● **Exercise instructions**: What is needed here is every line of the records that includes "asynchronous".

Extracted material Start Marker

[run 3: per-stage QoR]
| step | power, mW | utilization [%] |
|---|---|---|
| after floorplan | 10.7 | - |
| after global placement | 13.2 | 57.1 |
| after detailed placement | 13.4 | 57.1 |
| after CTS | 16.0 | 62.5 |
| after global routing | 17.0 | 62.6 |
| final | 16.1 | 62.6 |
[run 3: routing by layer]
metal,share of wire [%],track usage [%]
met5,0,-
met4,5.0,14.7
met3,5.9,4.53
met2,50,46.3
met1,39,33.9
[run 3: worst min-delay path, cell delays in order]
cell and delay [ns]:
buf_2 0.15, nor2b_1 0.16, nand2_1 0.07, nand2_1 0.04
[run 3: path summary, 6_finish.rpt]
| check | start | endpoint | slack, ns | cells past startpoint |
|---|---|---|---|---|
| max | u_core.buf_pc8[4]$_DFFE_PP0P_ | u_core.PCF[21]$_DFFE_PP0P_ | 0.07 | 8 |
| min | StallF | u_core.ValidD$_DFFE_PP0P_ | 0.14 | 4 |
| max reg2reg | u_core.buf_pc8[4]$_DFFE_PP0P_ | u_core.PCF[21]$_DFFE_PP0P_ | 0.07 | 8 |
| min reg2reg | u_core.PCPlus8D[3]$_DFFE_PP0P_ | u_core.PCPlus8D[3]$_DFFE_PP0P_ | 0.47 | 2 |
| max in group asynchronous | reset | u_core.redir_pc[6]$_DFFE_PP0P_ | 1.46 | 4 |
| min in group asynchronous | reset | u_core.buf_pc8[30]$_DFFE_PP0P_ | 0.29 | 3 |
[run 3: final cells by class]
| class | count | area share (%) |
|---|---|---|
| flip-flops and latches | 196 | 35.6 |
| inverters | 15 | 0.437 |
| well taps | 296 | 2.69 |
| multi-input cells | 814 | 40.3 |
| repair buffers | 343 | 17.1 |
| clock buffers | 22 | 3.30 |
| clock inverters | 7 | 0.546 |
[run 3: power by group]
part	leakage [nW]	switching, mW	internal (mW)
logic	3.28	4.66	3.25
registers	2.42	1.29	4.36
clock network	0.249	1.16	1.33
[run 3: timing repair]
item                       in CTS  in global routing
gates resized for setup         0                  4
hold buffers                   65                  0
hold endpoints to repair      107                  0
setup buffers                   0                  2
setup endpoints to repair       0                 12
[config.mk]
export PLATFORM = sky130hd
export DESIGN_NAME = radix4_booth_ctrl
export DESIGN_NICKNAME = d
export VERILOG_FILES = /design/src/rtl/radix4_pkg.sv /design/src/rtl/booth_decode.sv /design/src/rtl/radix4_booth_ctrl.sv
export SDC_FILE = /design/constraint.sdc
export NUM_CORES = 1
export LEC_CHECK = 0
export CAP_MARGIN = 0
export CELL_PAD_IN_SITES_DETAIL_PLACEMENT = 1
export CELL_PAD_IN_SITES_GLOBAL_PLACEMENT = 1
export CORE_MARGIN = 3
export CORE_UTILIZATION = 31
export DETAILED_ROUTE_END_ITERATION = 10
export PLACE_DENSITY = 0.81
export REMOVE_ABC_BUFFERS = 1
export SLEW_MARGIN = 20
export SYNTH_ARGS = -nofsm -noshare
export SYNTH_HDL_FRONTEND = slang
export SYNTH_SLANG_ARGS = --single-unit
[constraint.sdc]
create_clock -name clk_i -period 1.2 [get_ports clk_i]
set_input_delay 0.3 -clock clk_i [delete_from_list [all_inputs] [get_ports clk_i]]
set_output_delay 0.3 -clock clk_i [all_outputs]
set_load 0.01 [all_outputs]
[src/rtl/radix4_pkg.sv]
// Shared definitions for the radix-4 Booth multiplier controller and datapath:
// state encodings, addend-select codes and the iteration-count rule.
package radix4_pkg;

   typedef enum logic [2:0] {
      ST_IDLE  = 3'b000,
      ST_LOAD  = 3'b001,
      ST_EVAL  = 3'b010,
      ST_ADD   = 3'b011,
      ST_SHIFT = 3'b100,
      ST_DONE  = 3'b101
   } state_t;

   localparam logic [1:0] SEL_ZERO = 2'd0;
   localparam logic [1:0] SEL_M    = 2'd1;
   localparam logic [1:0] SEL_2M   = 2'd2;

   // Each radix-4 step retires two multiplier bits.
   function automatic int iter_of(input int width);
      return width / 2;
   endfunction

endpackage

[src/rtl/booth_decode.sv]
// Radix-4 Booth recoding of one triplet {Q[1],Q[0],Q[-1]} into addend select,
// subtract flag and a non-zero indication; shared with the partial-product mux.
module booth_decode
   import radix4_pkg::*;
(
   input  logic [2:0] booth_bits_i,
   output logic [1:0] op_sel_o,
   output logic       op_sub_o,
   output logic       nonzero_o
);

   always_comb begin
      op_sel_o  = SEL_ZERO;
      op_sub_o  = 1'b0;
      nonzero_o = 1'b0;
      unique case (booth_bits_i)
         3'b001, 3'b010: begin op_sel_o = SEL_M;  op_sub_o = 1'b0; nonzero_o = 1'b1; end
         3'b011:         begin op_sel_o = SEL_2M; op_sub_o = 1'b0; nonzero_o = 1'b1; end
         3'b100:         begin op_sel_o = SEL_2M; op_sub_o = 1'b1; nonzero_o = 1'b1; end
         3'b101, 3'b110: begin op_sel_o = SEL_M;  op_sub_o = 1'b1; nonzero_o = 1'b1; end
         default:        ;
      endcase
   end

endmodule

[src/rtl/radix4_booth_ctrl.sv]
// Sequencing controller for the radix-4 Booth multiplier: load, then WIDTH/2
// evaluate/add/shift iterations, then a one-cycle done pulse.
module radix4_booth_ctrl
   import radix4_pkg::*;
#(
   parameter  int WIDTH = 8,
   localparam int ITER  = iter_of(WIDTH),
   localparam int CNT_W = $clog2(ITER)
) (
   input  logic             clk_i,
   input  logic             rst_i,
   input  logic             go_i,
   input  logic [2:0]       booth_bits_i,
   output logic             ld_o,
   output logic             op_en_o,
   output logic [1:0]       op_sel_o,
   output logic             op_sub_o,
   output logic             shift_en_o,
   output logic             busy_o,
   output logic             done_o,
   output logic [CNT_W-1:0] cnt_o
);

   localparam logic [CNT_W-1:0] CNT_LAST = CNT_W'(ITER - 1);
   localparam logic [CNT_W-1:0] CNT_ONE  = CNT_W'(1);

   state_t           state_q,  state_d;
   logic [CNT_W-1:0] cnt_q,    cnt_d;
   logic [1:0]       op_sel_q, op_sel_d;
   logic             op_sub_q, op_sub_d;

   logic [1:0] dec_sel;
   logic       dec_sub;
   logic       dec_nonzero;

   booth_decode u_decode (
      .booth_bits_i (booth_bits_i),
      .op_sel_o     (dec_sel),
      .op_sub_o     (dec_sub),
      .nonzero_o    (dec_nonzero)
   );

   // NOTE: sequential state uses non-blocking assignments so every register
   // samples the pre-edge values of the others, independent of statement order.
   always_ff @(posedge clk_i) begin
      if (rst_i) begin
         state_q  <= ST_IDLE;
         cnt_q    <= '0;
         op_sel_q <= SEL_ZERO;
         op_sub_q <= 1'b0;
      end else begin
         state_q  <= state_d;
         cnt_q    <= cnt_d;
         op_sel_q <= op_sel_d;
         op_sub_q <= op_sub_d;
      end
   end

   // NOTE: every signal gets a default before the case so no path leaves it
   // unassigned, which would otherwise infer a latch.
   always_comb begin
      state_d  = state_q;
      cnt_d    = cnt_q;
      op_sel_d = op_sel_q;
      op_sub_d = op_sub_q;
      case (state_q)
         ST_IDLE: begin
            cnt_d = '0;
            if (go_i) state_d = ST_LOAD;
         end
         ST_LOAD: begin
            cnt_d   = '0;
            state_d = ST_EVAL;
         end
         ST_EVAL: begin
            op_sel_d = dec_sel;
            op_sub_d = dec_sub;
            state_d  = dec_nonzero ? ST_ADD : ST_SHIFT;
         end
         ST_ADD: state_d = ST_SHIFT;
         ST_SHIFT: begin
            if (cnt_q == CNT_LAST) begin
               state_d = ST_DONE;
            end else begin
               cnt_d   = cnt_q + CNT_ONE;
               state_d = ST_EVAL;
            end
         end
         ST_DONE: begin
            cnt_d   = '0;
            state_d = ST_IDLE;
         end
         // Encodings 110/111 recover to IDLE.
         default: begin
            cnt_d   = '0;
            state_d = ST_IDLE;
         end
      endcase
   end

   always_comb begin
      ld_o       = 1'b0;
      op_en_o    = 1'b0;
      shift_en_o = 1'b0;
      busy_o     = 1'b0;
      done_o     = 1'b0;
      case (state_q)
         ST_LOAD:  begin ld_o       = 1'b1; busy_o = 1'b1; end
         ST_EVAL:  begin                    busy_o = 1'b1; end
         ST_ADD:   begin op_en_o    = 1'b1; busy_o = 1'b1; end
         ST_SHIFT: begin shift_en_o = 1'b1; busy_o = 1'b1; end
         ST_DONE:  begin done_o     = 1'b1; busy_o = 1'b1; end
         default:  ;
      endcase
   end

   assign op_sel_o = op_sel_q;
   assign op_sub_o = op_sub_q;
   assign cnt_o    = cnt_q;

endmodule

After elaboration in Yosys (flattened, before gate mapping)

Cells that the tools add are included.

Register bits after elaboration: 8
Input port bits: 6
Output and inout bits: 10
Logic and storage cells: 42

Add/subtract/negate cells: 1
Equality and inequality tests: 14
Muxes and demuxes: 14
Bitwise operators: 1
Reductions and logical operators: 8

Operators with widths:

| cell                                                                  | number |
|---|---|
| 3-bit equality test, second input constant                            | 5 |
| 3-bit case mux with 5 select lines                                    | 1 |
| 3-bit by 2-bit equality test with 1-bit output, second input constant | 4 |
| 3-bit 2-to-1 mux                                                      | 3 |
| 2-bit case mux with 2 select lines                                    | 2 |
| 1-bit 2-to-1 mux                                                      | 7 |
| 3-bit by 1-bit equality test with 1-bit output, second input constant | 2 |
| 6-bit OR reduction                                                    | 1 |
| 5-bit OR reduction                                                    | 1 |
| 2-bit inequality test, second input constant                          | 2 |
| 2-bit OR reduction                                                    | 2 |
| 4-bit OR reduction                                                    | 1 |
| 3-bit logical NOT                                                     | 1 |
| 3-bit OR reduction                                                    | 1 |
| 2-bit by 1-bit adder with 2-bit output, second input constant         | 1 |
| 2-bit equality test, second input constant                            | 1 |
| 2-bit 2-to-1 mux                                                      | 1 |
| 2-bit AND reduction                                                   | 1 |
| 1-bit inverter                                                        | 1 |

Logic depth before layout (Yosys ltp)

Depth after elaboration: 5
Depth in mapped cells: 5
Mapped depth without buffers: 5

Cells and area by module

A second synthesis with hierarchy kept.

Cells, all modules: 58
Area, all modules: 549.3 sq um

By module, submodules not included:

| module            | instances | cells each | area an instance (sq um) | seq. area each (sq um) |
|---|---|---|---|---|
| radix4_booth_ctrl | 1         | 48         | 456.7                    | 160.2 |
| booth_decode      | 1         | 10         | 92.6                     | 0.0 |

Worst setup path after synthesis

Ideal clock, no wire load.

Path type: reg2reg
From: register cnt_q[0] (netlist: cnt_o[0])
To: register cnt_q[1] (netlist: cnt_o[1])
Setup time: 0.117 ns
Data arrival time: 1.181 ns
Data required time: 1.083 ns
Setup slack: -0.097 ns
Cell stages (with the launch flop): 5
Path buffers: 0
Clock period less this slack: 1.297 ns
Cell sequence: dfxtp_1 ha_1 mux2_1 a22oi_1 nor2_1

Longest elaborated chain between the ends: 3
Elaborated cells on any way between the ends: 6
Those cells by class: add/sub: 1; eq/ne: 2; mux: 2; reduce/logical: 1

RTL lines:

| element                                                                              | line                                             | text |
|---|---|---|
| start: declaration                                                                   | radix4_booth_ctrl.sv:28                          | `logic [CNT_W-1:0] cnt_q, cnt_d;` |
| start signal: assignment                                                             | radix4_booth_ctrl.sv:53                          | `cnt_q <= cnt_d;` |
| 2-bit by 1-bit adder with 2-bit output / 2-bit equality test (equally long branches) | radix4_booth_ctrl.sv:85, radix4_booth_ctrl.sv:82 |  |
| 2-bit 2-to-1 mux / 2-bit inequality test (equally long branches)                     | -                                                |  |
| 2-bit case mux with 2 select lines / 2-bit AND reduction (equally long branches)     | -                                                |  |

Parallel ways exist; a longest one is shown, timed or not. The select of a mux whose other input is x is not followed.
A chain may end at the register's enable or synchronous reset.

Worst setup path in the final report

From: register state_q[2]
To: output port op_en_o

Longest elaborated chain between the ends: 2

RTL lines:

| element                                        | line                     | text |
|---|---|---|
| start: declaration                             | radix4_booth_ctrl.sv:27  | `state_t state_q, state_d;` |
| start signal: assignment                       | radix4_booth_ctrl.sv:52  | `state_q <= state_d;` |
| 3-bit by 2-bit equality test with 1-bit output | radix4_booth_ctrl.sv:107 | `case (state_q)` |
| 1-bit 2-to-1 mux                               | radix4_booth_ctrl.sv:107 |  |
| end: declaration                               | radix4_booth_ctrl.sv:15  | `output logic op_en_o,` |

No other way between the ends.

==> impl_metrics.csv <==
group,metric,value,unit
synth,synth-xor-area-share,1.54,%
die,placeableCoreArea,1610,um^2
drt,postRouteAntennaNets,0,
drt,totalWireLength,1870,um
die,die_y,48.9,um
timing,setup_viol,11,
setup_path,end_kind,"output port",
synth,synth.avg_cell_area,10.2,um^2
drt,viasPerCell,4.86,
timing,period_needed,1400,ps
setup_path,r2r_start,"state_q[1]",
timing,setup_tns,-1170,ps
min_path,hold_depth,3,
synth,synth_edf_count,0,
synth,yosysWarnings,0,
grt,grt_start_max_net_pins,8,
die,initial_core_util,35.4,%
synth,synth_cell_types,33,
grt,grt_pass1_vias,646,
grt,antenna_found_initial,0,
final_layout,instances_no_fill,118,
job,cap_violations,0,
synth,yosysSeqAreaShare,28.1,%
placed_design,hpwl,1080,um
die,die-area,2390,um^2
setup_path,path_cells,"buf_6, nor2b_4, and2_4, buf_6",
timing,worst_slack,-201,ps
placed_design,place_congestion,0.703,
synth,synthMuxAreaShare,5.48,%
run_status,violations,"negative setup slack",
placed_design,post-place-cells,107,
clock_tree,cts_sinks,8,
power_and_ir_drop,power_density,851,nW/um^2
setup_path,reg2regPathDepth,6,
final_layout,drive_gt1_share,73.4,%
placed_design,port_buffers,15,
synth,ys.flop_type,"dfxtp_1",
synth,synth-async-reset-ratio,0,%
clock_tree,cts_buffer_depth,2,
clock_tree,cts_tree,"done",
power_and_ir_drop,leakage,0.437,nW
drt,drtIter0Drc,7,
drt,dr_wl_met2,951,um
timing,maxSlewHeadroom,81.3,%
synth,syn_area,571,um^2
synth,synth-simple-area-share,27.2,%
drt,wl_met1,753,um
timing,fin_worst_skew,4.43,ps
timing,drv_slew,0,
clock_tree,clk_pin_slew,60,ps
synth,syn_inst,56,
setup_path,start_kind,"register",
final_layout,fill_cells,173,
synth,synth_top_family_by_area,"simple AND/OR/NAND/NOR gates",
timing,rsz0062_at_grt,"true",
timing,finalHoldViolations,0,
power_and_ir_drop,peakVddDrop,606,uV
grt,grt_pass1_wl,3190,um
power_and_ir_drop,p_total,927,uW
drt,dr_wl_met3,95,um
synth,synth_compound_area_share,20.2,%
setup_path,crit_arrival,1100,ps
setup_path,crit_slowest_cell,"dfxtp_4",
final_layout,multi_input_area,498,um^2
final_layout,nets,107,
final_layout,diodes,0,
setup_path,reg2reg_to,"op_sel_o[0]",
min_path,worstHoldStart,"booth_bits_i[2]",
die,fp-row-count,14,
drt,wire_per_inst,15.8,um
final_layout,regArea,175,um^2
drt,vias,573,
grt,grt_overflow,0,
placed_design,placed_area,850,um^2
setup_path,r2r_setup_slack,-80,ps
run_status,status,"finished, violations left",
setup_path,slowest_delay,360,ps
final_layout,fin_area,1090,um^2
setup_path,startpoint,"state_q[2]",
setup_path,cp_max_fo,3,
setup_path,critPathRequiredTime,900,ps
die,die_w,48.9,um
min_path,hold_path_class,"input port to register",
grt,grtUsageTotal,17.9,%
timing,fin_crit_sh,117,%
drt,remaining_drc_errors,0,
timing,worstMarginPinSlew,278,ps
min_path,min_to,"op_sub_o",
die,io_pins,16,
drt,top_layer,"met4",
timing,timing.fmax,714,MHz
final_layout,syn_to_final_growth,90.8,%
setup_path,cpMostUsedCell,"buf_6",
clock_tree,clk_latency,270,ps
synth,synthAdderAreaFrac,11.0,%
placed_design,dp_slack,-632,ps
setup_path,crit_type,"register to output port",
clock_tree,cts_made_buffers,3,
clock_tree,cts-root-buf,"clkbuf_4",
clock_tree,htreeDepth,1,
drt,firstDrtPassIters,4,
synth,ys_seq_elements,8,
## layer usage
layer	vias up	track usage [%]
met5	-	0
met4	0	8.53
met3	5	3.36
met2	16	32.8
met1	271	19.5
li1	281	-
## Yosys cell counts, types with 2 or more instances
cell type / instances / area, um^2
dfxtp_1: 8 / 160
nand3_1: 2 / 10.0
mux2i_1: 2 / 20.0
inv_1: 2 / 7.51
nor2_1: 6 / 22.5
a21oi_1: 3 / 15.0
a22oi_1: 3 / 22.5
ha_1: 5 / 62.6
## worst max-delay path: cells and delay by family, from the launching register on
kind / cells / cell delay (ps)
flip-flops: 1 / 360
AND/OR/NAND/NOR: 2 / 260
buffers and inverters: 2 / 210
## cells in the final DEF, fill, tap and decap left out, types with 2 or more instances in the layout
master / instances
nor2_1: 5
nor3b_4: 2
buf_6: 13
nand3_1: 2
buf_4: 11
dfxtp_4: 3
a22oi_2: 2
clkdlybuf4s15_1: 2
clkdlybuf4s50_1: 2
a21oi_1: 3
clkbuf_2: 2
clkbuf_4: 3
inv_2: 3
dfxtp_2: 3
buf_2: 4
dfxtp_1: 2
ha_4: 3
## power by group
part	internal, mW	switching [mW]
clock network	0.116	0.115
registers	0.283	0.0272
logic	0.220	0.166
## flip-flops by register name, indices dropped and copies added, names as in the netlist
| name | flops |
|---|---|
| state_q | 3 |
| op_sub_o | 1 |
| cnt_o | 2 |
| op_sel_o | 2 |
## logic make-up after synthesis
kind of cell | Yosys count
DFF | 8
adders and majority gates | 5
buffers and inverters | 6
xor gates and xnor gates | 1
muxes | 3
AOI/OAI and AO/OA | 14
and+or+nand+nor | 19
## how the worst max path moves through the flow
stage                       to  depth (start not counted)
finish                 op_en_o                          4
global route           op_en_o                          4
CTS                    op_en_o                          4
detailed placement  state_q[0]                          6
global placement    state_q[0]                          6
floorplan             cnt_o[1]                          4
## final cells by class
cell class,count,share of cell area (%)
inverters,3,1.03
multi-input cells,42,45.7
repair buffers,38,32.3
flip-flops and latches,8,16.1
clock buffers,3,2.07
well taps,24,2.76
## stage by stage
stage	utilization (%)	hold WS, ps
global route	67.5	368
detailed placement	52.7	458
finish	67.5	386
global placement	52.7	454
CTS	62.1	469
floorplan	-	369
## what timing repair did
item	4_1_cts	5_1_grt
endpoints found under the setup margin	18	15
buffers inserted	8	1
resized for setup	59	27
hold buffers	0	0
pin swaps	13	6
Power figures use the tool's default switching activity.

Extracted material End Marker

● **Result**:
| max in group asynchronous | reset | u_core.redir_pc[6]$_DFFE_PP0P_ | 1.46 | 4 |
| min in group asynchronous | reset | u_core.buf_pc8[30]$_DFFE_PP0P_ | 0.29 | 3 |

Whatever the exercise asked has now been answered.